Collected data

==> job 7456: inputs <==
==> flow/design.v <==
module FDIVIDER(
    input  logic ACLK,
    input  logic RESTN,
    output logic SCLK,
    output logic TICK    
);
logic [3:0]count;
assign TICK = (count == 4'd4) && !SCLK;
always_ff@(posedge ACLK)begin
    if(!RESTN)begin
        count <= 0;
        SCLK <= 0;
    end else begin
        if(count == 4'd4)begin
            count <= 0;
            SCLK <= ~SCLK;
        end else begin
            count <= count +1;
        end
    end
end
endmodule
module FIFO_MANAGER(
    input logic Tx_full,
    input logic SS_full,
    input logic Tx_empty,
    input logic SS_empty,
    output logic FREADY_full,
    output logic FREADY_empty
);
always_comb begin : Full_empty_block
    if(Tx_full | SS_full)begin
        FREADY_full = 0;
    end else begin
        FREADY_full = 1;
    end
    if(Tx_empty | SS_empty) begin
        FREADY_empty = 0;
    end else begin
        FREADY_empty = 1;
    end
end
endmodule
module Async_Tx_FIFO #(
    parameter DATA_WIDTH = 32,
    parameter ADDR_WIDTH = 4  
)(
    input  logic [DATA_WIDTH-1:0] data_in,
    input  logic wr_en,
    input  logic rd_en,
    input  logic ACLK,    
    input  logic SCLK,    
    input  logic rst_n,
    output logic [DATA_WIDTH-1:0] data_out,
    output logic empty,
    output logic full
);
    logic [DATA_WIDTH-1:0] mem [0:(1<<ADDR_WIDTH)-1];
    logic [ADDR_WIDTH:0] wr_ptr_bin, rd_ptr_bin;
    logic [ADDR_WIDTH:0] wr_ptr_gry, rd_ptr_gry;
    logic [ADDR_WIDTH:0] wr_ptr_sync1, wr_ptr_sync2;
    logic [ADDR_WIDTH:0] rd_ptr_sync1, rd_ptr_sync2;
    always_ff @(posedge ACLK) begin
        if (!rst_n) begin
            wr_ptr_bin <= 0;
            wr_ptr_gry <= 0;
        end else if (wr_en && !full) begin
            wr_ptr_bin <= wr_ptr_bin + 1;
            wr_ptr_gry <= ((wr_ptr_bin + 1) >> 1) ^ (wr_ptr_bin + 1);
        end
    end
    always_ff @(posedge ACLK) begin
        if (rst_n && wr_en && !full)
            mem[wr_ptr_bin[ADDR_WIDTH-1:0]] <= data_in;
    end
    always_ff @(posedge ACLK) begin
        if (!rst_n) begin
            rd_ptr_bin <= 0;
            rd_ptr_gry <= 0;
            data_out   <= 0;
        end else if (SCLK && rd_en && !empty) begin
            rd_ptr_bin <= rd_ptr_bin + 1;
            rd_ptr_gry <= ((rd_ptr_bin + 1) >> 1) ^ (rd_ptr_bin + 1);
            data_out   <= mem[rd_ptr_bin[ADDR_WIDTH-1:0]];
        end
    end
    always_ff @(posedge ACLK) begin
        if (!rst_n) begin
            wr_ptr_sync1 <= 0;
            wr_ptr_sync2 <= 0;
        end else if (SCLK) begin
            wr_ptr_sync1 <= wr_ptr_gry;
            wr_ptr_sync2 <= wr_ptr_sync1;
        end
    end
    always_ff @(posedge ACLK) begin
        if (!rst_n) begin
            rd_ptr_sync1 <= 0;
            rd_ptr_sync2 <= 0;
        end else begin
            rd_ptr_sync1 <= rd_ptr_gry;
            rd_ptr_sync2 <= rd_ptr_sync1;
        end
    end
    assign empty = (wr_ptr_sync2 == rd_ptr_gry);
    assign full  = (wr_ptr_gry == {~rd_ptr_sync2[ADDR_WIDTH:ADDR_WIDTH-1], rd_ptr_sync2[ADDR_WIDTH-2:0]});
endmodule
==
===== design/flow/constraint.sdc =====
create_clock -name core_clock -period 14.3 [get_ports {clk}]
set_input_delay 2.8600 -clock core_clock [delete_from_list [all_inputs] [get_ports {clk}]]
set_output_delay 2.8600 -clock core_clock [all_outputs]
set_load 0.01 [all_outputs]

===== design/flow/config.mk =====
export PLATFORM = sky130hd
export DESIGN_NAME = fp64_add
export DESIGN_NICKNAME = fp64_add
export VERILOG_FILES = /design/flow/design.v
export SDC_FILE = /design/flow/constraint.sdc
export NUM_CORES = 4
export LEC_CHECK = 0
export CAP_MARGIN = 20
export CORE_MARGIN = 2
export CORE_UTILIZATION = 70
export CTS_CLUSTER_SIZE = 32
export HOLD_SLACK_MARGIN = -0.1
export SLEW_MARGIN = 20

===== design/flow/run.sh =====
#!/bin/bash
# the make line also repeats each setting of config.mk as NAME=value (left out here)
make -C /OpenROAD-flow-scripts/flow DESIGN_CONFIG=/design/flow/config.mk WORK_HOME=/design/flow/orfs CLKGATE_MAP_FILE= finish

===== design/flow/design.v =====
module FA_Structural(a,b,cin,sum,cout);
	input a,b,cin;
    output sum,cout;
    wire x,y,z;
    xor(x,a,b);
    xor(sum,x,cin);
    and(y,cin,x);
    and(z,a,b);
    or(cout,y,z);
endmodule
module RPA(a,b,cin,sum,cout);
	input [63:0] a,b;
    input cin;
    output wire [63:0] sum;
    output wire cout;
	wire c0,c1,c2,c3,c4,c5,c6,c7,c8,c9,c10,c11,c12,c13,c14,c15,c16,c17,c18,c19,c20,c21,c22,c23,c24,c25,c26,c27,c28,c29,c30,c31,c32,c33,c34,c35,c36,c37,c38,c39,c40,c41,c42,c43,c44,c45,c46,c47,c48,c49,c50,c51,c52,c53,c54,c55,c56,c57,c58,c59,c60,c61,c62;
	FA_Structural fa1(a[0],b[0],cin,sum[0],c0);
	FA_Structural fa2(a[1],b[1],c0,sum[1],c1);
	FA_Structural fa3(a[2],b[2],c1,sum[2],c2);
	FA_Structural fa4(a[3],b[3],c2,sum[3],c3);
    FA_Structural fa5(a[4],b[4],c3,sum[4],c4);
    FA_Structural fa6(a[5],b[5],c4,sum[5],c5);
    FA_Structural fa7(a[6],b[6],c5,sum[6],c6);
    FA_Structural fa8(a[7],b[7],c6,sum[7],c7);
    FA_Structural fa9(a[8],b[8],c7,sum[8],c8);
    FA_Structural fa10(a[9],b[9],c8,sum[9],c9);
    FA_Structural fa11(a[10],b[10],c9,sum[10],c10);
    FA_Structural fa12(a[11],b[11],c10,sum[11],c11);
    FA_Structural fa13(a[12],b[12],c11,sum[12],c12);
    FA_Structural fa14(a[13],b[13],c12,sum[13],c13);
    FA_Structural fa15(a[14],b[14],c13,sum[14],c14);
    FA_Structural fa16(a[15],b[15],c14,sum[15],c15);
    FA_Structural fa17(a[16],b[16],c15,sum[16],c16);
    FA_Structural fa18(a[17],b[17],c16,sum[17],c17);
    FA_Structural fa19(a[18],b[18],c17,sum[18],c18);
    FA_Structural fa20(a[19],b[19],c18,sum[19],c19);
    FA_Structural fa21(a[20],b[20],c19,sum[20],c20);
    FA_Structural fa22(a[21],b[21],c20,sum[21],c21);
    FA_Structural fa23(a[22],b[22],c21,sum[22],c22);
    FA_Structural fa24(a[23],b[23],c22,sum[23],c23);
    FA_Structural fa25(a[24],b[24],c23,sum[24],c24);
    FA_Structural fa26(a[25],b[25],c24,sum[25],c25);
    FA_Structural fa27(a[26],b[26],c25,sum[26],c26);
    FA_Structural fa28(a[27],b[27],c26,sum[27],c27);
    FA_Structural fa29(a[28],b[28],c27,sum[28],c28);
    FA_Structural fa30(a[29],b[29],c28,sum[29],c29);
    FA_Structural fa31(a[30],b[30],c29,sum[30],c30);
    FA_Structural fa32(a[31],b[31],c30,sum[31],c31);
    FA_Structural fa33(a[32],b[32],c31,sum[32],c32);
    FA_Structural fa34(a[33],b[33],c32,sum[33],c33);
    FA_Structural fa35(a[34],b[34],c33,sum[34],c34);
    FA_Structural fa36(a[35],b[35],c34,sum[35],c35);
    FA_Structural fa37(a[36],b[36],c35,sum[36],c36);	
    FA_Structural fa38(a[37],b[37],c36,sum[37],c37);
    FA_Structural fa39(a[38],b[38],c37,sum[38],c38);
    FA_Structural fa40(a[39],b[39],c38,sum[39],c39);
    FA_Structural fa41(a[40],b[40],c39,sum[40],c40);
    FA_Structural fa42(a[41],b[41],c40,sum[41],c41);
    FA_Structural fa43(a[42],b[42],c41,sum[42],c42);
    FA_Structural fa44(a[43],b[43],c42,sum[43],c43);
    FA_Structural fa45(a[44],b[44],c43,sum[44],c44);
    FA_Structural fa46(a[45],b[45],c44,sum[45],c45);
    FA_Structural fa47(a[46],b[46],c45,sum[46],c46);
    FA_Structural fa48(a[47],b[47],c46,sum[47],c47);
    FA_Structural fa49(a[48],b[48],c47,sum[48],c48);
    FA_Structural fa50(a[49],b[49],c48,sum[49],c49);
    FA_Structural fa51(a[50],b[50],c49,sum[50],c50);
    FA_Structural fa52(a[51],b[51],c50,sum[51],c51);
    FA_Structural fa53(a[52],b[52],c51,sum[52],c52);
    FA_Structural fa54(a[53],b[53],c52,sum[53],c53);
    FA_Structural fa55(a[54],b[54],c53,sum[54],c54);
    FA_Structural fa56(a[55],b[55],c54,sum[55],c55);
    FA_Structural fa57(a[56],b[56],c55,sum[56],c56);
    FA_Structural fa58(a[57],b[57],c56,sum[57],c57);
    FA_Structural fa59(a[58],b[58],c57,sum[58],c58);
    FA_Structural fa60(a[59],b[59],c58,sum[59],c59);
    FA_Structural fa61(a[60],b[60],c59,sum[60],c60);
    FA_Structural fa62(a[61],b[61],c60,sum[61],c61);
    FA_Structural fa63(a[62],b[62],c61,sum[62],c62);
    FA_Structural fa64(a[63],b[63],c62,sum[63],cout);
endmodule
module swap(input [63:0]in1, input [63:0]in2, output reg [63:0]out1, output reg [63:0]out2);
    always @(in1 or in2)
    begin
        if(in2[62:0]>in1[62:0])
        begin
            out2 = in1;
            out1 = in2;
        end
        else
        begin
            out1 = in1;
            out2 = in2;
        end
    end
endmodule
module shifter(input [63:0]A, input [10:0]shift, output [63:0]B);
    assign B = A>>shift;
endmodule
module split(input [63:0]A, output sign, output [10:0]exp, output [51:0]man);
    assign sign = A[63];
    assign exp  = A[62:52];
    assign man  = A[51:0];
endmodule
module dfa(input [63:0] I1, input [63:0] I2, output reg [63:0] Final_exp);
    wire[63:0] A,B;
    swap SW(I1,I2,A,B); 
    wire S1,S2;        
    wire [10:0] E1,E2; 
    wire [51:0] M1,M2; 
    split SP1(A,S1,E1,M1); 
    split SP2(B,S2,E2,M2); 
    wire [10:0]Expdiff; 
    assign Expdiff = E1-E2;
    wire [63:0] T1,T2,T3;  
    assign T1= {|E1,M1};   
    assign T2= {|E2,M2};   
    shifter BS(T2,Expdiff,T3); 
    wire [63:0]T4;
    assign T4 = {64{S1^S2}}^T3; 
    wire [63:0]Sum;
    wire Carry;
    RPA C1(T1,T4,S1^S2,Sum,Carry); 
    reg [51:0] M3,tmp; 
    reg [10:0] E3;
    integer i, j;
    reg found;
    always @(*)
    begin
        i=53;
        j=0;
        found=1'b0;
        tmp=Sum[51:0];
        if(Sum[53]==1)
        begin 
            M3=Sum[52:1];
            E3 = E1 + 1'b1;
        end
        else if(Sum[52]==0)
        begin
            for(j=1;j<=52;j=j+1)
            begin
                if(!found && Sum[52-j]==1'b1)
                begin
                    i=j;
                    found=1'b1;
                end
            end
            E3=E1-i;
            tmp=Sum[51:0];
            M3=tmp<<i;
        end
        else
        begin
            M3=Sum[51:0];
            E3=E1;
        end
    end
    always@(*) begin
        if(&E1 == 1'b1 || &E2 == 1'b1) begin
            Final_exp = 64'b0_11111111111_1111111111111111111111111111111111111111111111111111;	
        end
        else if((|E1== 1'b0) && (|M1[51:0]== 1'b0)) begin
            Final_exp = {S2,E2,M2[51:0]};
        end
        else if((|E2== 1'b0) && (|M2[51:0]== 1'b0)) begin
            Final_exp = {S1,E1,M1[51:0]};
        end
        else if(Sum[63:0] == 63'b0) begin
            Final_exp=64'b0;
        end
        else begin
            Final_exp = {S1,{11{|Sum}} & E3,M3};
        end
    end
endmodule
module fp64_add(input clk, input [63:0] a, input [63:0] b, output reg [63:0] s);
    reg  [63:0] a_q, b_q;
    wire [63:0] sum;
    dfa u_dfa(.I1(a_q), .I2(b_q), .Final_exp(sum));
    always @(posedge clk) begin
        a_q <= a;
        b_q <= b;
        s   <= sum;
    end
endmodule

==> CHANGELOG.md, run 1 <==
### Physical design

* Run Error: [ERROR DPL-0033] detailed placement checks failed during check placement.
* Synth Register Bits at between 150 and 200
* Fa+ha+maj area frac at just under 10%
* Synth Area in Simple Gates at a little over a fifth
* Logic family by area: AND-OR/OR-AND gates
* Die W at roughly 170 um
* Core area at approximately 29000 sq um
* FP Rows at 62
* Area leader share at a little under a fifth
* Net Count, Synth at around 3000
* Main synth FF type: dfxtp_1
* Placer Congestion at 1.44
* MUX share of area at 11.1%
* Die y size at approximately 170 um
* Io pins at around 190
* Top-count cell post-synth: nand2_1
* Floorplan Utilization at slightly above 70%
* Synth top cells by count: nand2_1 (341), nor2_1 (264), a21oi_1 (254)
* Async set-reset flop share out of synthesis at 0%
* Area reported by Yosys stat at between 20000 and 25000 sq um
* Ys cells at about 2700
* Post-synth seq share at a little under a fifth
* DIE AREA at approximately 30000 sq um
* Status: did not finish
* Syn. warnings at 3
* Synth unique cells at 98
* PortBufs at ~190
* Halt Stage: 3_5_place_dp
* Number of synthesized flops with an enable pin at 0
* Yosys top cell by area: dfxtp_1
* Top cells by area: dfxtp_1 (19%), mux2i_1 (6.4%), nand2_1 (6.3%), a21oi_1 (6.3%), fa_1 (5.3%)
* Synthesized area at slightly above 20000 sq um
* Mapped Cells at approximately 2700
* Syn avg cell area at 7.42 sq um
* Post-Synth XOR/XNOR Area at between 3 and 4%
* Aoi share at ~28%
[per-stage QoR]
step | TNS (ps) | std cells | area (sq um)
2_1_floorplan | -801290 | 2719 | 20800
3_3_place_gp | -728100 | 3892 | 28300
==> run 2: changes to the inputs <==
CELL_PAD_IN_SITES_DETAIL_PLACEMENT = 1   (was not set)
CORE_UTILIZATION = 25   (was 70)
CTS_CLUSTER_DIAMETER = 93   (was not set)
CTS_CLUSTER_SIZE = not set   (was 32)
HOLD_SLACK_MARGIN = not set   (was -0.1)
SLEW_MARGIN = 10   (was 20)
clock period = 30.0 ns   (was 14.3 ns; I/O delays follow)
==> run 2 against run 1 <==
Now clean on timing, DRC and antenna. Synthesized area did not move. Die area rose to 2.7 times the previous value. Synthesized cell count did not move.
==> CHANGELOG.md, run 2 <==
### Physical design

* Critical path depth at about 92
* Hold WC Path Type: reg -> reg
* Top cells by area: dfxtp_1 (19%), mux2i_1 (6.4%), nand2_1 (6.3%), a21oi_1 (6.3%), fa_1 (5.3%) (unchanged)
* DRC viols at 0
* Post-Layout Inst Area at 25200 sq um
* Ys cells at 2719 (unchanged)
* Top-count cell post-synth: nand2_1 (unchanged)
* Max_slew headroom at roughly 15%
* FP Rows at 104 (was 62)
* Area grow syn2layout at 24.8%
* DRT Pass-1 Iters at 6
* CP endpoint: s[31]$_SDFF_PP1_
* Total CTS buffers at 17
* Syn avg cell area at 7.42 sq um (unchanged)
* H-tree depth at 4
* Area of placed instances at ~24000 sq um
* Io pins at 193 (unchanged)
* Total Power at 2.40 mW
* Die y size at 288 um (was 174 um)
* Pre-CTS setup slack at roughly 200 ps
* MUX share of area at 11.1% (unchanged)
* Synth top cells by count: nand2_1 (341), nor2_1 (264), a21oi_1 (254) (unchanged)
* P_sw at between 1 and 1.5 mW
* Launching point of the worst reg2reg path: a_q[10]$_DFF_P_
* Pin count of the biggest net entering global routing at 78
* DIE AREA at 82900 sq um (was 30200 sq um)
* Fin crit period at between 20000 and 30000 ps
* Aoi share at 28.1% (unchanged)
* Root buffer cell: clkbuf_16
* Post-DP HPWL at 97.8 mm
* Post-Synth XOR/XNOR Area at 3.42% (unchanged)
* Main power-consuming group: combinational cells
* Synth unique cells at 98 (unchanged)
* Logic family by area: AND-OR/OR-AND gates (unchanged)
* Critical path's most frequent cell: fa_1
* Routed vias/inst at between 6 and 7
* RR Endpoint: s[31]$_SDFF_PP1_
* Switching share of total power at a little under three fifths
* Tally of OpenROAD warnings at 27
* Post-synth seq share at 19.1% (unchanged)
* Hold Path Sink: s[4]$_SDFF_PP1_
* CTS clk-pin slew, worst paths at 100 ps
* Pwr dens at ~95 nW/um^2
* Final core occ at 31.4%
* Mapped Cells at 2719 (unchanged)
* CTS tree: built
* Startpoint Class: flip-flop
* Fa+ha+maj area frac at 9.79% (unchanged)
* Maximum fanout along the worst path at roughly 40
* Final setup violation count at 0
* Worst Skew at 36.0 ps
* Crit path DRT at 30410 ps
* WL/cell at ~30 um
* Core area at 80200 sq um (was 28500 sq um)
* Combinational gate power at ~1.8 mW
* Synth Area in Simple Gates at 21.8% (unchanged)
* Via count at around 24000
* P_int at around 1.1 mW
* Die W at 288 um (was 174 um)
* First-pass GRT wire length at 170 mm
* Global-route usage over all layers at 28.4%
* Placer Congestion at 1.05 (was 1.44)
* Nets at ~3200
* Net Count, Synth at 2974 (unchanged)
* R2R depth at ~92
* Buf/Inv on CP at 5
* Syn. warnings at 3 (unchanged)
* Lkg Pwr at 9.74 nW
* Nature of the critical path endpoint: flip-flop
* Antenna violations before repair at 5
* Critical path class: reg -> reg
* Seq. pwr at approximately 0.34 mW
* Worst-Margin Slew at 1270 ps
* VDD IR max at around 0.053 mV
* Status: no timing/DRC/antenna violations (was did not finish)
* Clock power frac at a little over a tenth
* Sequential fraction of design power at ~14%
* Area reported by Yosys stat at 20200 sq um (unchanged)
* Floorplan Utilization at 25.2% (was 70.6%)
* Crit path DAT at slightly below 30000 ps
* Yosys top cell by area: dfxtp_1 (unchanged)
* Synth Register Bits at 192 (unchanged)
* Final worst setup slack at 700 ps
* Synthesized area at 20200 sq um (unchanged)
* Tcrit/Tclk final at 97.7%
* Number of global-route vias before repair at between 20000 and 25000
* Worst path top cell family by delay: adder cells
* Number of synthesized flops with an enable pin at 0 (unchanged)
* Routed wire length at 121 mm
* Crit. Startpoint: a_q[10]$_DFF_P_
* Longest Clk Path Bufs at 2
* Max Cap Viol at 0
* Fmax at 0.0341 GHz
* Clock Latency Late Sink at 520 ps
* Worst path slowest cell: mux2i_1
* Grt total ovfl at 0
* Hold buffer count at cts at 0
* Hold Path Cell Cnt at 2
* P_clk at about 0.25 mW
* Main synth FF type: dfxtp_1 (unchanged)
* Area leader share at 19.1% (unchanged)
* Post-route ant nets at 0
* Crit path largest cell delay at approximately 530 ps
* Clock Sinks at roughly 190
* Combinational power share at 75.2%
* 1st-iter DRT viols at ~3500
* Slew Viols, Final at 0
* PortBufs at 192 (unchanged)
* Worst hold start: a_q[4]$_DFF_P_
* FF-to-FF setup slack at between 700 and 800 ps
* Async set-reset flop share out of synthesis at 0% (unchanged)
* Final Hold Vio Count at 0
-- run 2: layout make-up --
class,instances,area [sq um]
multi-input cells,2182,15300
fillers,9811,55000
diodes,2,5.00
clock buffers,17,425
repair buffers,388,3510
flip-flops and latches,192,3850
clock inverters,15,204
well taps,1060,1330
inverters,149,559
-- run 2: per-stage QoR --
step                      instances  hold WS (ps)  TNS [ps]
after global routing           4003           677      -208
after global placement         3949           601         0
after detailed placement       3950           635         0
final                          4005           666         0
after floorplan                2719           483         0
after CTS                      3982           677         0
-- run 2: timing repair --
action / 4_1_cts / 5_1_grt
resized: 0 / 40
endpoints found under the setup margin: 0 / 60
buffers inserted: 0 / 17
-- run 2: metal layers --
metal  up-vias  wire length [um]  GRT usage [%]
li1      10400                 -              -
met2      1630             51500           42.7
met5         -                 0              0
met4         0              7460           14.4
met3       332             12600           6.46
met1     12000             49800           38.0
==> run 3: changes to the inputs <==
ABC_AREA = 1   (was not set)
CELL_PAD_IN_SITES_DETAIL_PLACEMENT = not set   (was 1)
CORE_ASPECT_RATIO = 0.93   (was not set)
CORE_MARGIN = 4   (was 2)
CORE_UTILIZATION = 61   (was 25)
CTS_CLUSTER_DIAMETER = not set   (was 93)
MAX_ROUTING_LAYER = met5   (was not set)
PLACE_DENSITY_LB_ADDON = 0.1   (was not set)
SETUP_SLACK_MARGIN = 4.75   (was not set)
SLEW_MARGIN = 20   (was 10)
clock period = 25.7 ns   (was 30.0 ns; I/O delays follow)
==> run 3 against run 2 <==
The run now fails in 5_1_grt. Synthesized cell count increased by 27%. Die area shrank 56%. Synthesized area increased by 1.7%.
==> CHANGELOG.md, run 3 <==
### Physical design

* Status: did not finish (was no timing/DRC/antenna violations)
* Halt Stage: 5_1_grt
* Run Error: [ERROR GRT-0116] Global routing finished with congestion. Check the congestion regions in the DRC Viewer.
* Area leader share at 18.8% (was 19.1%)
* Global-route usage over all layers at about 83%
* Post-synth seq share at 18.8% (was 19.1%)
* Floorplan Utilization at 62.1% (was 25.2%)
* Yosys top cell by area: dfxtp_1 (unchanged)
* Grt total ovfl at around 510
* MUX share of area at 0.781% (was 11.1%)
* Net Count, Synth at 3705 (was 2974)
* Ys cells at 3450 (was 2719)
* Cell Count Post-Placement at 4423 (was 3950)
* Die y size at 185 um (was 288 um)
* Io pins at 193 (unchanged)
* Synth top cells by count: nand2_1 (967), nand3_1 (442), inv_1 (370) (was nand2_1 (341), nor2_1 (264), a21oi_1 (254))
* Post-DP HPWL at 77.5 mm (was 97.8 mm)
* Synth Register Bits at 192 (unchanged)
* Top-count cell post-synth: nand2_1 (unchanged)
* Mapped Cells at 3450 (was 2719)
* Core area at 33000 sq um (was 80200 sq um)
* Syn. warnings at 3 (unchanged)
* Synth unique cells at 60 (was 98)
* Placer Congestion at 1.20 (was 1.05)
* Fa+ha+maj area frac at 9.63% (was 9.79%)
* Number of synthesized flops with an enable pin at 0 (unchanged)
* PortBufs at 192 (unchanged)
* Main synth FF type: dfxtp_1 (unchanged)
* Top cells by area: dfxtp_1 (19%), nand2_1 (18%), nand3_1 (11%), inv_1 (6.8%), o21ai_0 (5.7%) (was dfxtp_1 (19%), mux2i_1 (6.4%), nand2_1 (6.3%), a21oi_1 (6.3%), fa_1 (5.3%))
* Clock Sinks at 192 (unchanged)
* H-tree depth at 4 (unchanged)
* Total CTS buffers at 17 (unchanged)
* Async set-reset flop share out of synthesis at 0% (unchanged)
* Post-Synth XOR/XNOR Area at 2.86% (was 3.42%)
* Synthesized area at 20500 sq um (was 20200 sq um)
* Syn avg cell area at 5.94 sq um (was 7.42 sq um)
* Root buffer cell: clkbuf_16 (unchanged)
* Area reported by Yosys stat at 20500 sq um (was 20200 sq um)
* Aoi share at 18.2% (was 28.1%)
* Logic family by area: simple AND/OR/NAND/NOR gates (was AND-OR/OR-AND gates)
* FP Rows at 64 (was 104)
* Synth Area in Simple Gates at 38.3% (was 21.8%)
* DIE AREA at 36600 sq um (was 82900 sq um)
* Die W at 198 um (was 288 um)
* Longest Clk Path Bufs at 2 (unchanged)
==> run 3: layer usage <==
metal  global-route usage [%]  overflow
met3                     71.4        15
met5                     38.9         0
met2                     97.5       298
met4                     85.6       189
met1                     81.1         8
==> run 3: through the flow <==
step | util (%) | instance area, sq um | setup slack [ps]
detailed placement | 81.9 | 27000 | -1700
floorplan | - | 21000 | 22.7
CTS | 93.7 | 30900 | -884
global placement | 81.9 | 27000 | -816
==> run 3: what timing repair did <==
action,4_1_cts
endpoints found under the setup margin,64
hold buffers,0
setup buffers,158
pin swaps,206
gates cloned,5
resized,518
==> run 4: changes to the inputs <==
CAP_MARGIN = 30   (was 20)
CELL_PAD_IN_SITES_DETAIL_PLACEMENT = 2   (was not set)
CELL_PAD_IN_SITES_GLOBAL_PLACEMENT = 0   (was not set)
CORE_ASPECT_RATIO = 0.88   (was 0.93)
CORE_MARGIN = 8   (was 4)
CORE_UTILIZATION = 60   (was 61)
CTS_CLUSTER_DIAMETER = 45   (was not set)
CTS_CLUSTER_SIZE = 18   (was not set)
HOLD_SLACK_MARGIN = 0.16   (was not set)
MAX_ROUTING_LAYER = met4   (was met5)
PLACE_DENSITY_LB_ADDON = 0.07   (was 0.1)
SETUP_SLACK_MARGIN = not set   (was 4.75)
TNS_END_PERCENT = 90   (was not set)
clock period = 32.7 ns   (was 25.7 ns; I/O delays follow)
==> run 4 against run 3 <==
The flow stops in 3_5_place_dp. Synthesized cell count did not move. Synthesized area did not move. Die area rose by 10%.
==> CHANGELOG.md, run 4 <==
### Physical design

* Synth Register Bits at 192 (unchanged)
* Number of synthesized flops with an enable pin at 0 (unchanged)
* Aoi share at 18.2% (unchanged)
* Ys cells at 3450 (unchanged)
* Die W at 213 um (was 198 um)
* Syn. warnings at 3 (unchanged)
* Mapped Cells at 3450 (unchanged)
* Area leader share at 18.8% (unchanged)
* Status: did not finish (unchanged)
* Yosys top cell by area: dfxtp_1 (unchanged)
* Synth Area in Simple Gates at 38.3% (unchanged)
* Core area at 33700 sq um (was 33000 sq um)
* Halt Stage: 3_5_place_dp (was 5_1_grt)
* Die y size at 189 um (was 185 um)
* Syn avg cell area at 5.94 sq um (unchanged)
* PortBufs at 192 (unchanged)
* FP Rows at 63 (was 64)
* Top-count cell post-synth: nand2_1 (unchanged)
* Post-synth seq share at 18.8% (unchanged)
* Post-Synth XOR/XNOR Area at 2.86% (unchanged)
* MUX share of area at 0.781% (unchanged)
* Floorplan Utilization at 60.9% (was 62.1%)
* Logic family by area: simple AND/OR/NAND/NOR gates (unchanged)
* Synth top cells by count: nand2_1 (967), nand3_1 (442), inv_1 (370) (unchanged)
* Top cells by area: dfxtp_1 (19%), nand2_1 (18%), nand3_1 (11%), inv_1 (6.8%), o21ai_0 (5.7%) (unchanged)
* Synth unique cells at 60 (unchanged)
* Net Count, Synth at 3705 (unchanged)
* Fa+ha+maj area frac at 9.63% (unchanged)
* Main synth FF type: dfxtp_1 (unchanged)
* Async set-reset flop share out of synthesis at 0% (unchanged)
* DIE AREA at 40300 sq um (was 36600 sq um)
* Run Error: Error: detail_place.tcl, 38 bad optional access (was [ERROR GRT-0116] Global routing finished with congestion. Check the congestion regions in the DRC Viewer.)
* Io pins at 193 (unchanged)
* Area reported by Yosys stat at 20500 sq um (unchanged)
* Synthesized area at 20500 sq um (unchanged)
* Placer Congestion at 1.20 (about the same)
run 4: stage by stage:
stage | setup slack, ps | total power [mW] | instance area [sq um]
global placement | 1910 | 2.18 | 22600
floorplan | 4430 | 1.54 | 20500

What this task involves:
Reproduce, word for word and in full, only the lines above that start at the line with "or(cout,y,z);" and run through the line with "output wire cout;", both ends included.

Answer to this exercise:
    or(cout,y,z);
endmodule
module RPA(a,b,cin,sum,cout);
	input [63:0] a,b;
    input cin;
    output wire [63:0] sum;
    output wire cout;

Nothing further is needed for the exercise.